What to do: Below are some entries. Repeat exactly the lines from the one with "clock period = 5.28" through the one with "reg [31:0] o_data_temp;", and only those.

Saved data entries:
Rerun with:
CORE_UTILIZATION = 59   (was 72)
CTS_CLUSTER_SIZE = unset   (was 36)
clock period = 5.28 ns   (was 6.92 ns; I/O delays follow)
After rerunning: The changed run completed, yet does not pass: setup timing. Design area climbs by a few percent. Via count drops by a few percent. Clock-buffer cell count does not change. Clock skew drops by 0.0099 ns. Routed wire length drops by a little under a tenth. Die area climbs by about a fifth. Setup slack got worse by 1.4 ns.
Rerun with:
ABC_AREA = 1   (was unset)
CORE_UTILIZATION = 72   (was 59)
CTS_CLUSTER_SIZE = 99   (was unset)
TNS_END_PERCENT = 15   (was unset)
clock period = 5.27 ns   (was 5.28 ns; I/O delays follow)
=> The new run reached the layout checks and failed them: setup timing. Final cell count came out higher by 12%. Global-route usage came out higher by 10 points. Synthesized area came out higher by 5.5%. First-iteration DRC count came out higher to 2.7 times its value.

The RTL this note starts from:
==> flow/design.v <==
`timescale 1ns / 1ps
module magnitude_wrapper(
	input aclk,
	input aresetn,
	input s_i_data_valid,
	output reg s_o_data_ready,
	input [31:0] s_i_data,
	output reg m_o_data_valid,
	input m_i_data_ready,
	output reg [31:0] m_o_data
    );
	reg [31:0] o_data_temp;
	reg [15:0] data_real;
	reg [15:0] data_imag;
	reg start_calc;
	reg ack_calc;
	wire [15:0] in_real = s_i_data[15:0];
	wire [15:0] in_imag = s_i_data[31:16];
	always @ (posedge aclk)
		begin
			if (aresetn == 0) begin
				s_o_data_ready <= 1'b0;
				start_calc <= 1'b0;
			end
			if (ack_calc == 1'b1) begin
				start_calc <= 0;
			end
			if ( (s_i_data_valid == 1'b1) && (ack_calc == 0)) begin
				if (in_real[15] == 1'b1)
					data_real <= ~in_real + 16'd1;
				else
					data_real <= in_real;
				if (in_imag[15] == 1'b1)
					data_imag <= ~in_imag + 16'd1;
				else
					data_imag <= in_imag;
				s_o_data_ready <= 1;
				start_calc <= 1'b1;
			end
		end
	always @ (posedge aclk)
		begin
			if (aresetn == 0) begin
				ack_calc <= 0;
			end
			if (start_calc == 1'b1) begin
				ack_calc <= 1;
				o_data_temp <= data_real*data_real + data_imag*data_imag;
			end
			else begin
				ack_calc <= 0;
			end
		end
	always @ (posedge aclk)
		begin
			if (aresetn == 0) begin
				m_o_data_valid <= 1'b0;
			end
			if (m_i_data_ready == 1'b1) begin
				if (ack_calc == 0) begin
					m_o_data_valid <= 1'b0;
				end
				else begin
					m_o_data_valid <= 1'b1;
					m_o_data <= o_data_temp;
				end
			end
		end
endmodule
Design badicecream, start of the top module:
module badicecream(input         Clk,                 
                             Reset,               
                             frame_clk,           
                input [10:0]   DrawX, DrawY ,    
				input [15:0]   keycode,				  
               	output logic is_BI	,			 
				output logic [10:0] BI_X, BI_Y,
				input logic up_wall, down_wall , left_wall, right_wall,
				output logic [10:0] BI_X_Pos, BI_Y_Pos,
				output logic [5:0] BI_BlkX_Pos, BI_BlkY_Pos
              );
For scale: ~730 cells after synthesis, roughly 100 I/O pins, ~6000 um^2 of cells after synthesis.
==> flow/config.mk <==
export PLATFORM = sky130hd
export DESIGN_NAME = badicecream
export DESIGN_NICKNAME = badicecream
export VERILOG_FILES = /design/flow/design.v
export SDC_FILE = /design/flow/constraint.sdc
export NUM_CORES = 4
export LEC_CHECK = 0
export CAP_MARGIN = 5
export CELL_PAD_IN_SITES_DETAIL_PLACEMENT = 1
export CORE_MARGIN = 5
export CORE_UTILIZATION = 27
export CTS_CLUSTER_SIZE = 10
export GPL_ROUTABILITY_DRIVEN = 0
export MAX_ROUTING_LAYER = met5
export MIN_ROUTING_LAYER = met1
export SLEW_MARGIN = 20
export TNS_END_PERCENT = 60
==> flow/constraint.sdc <==
create_clock -name core_clock -period 7.18 [get_ports {Clk}]
set_input_delay 1.4360 -clock core_clock [delete_from_list [all_inputs] [get_ports {Clk}]]
set_output_delay 1.4360 -clock core_clock [all_outputs]
set_load 0.01 [all_outputs]
run.sh (not shown) runs the stock make flow with config.mk's settings and CLKGATE_MAP_FILE=.
The first run completed, yet does not pass: setup timing.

Answer section:
clock period = 5.28 ns   (was 6.92 ns; I/O delays follow)
After rerunning: The changed run completed, yet does not pass: setup timing. Design area climbs by a few percent. Via count drops by a few percent. Clock-buffer cell count does not change. Clock skew drops by 0.0099 ns. Routed wire length drops by a little under a tenth. Die area climbs by about a fifth. Setup slack got worse by 1.4 ns.
Rerun with:
ABC_AREA = 1   (was unset)
CORE_UTILIZATION = 72   (was 59)
CTS_CLUSTER_SIZE = 99   (was unset)
TNS_END_PERCENT = 15   (was unset)
clock period = 5.27 ns   (was 5.28 ns; I/O delays follow)
=> The new run reached the layout checks and failed them: setup timing. Final cell count came out higher by 12%. Global-route usage came out higher by 10 points. Synthesized area came out higher by 5.5%. First-iteration DRC count came out higher to 2.7 times its value.

The RTL this note starts from:
==> flow/design.v <==
`timescale 1ns / 1ps
module magnitude_wrapper(
	input aclk,
	input aresetn,
	input s_i_data_valid,
	output reg s_o_data_ready,
	input [31:0] s_i_data,
	output reg m_o_data_valid,
	input m_i_data_ready,
	output reg [31:0] m_o_data
    );
	reg [31:0] o_data_temp;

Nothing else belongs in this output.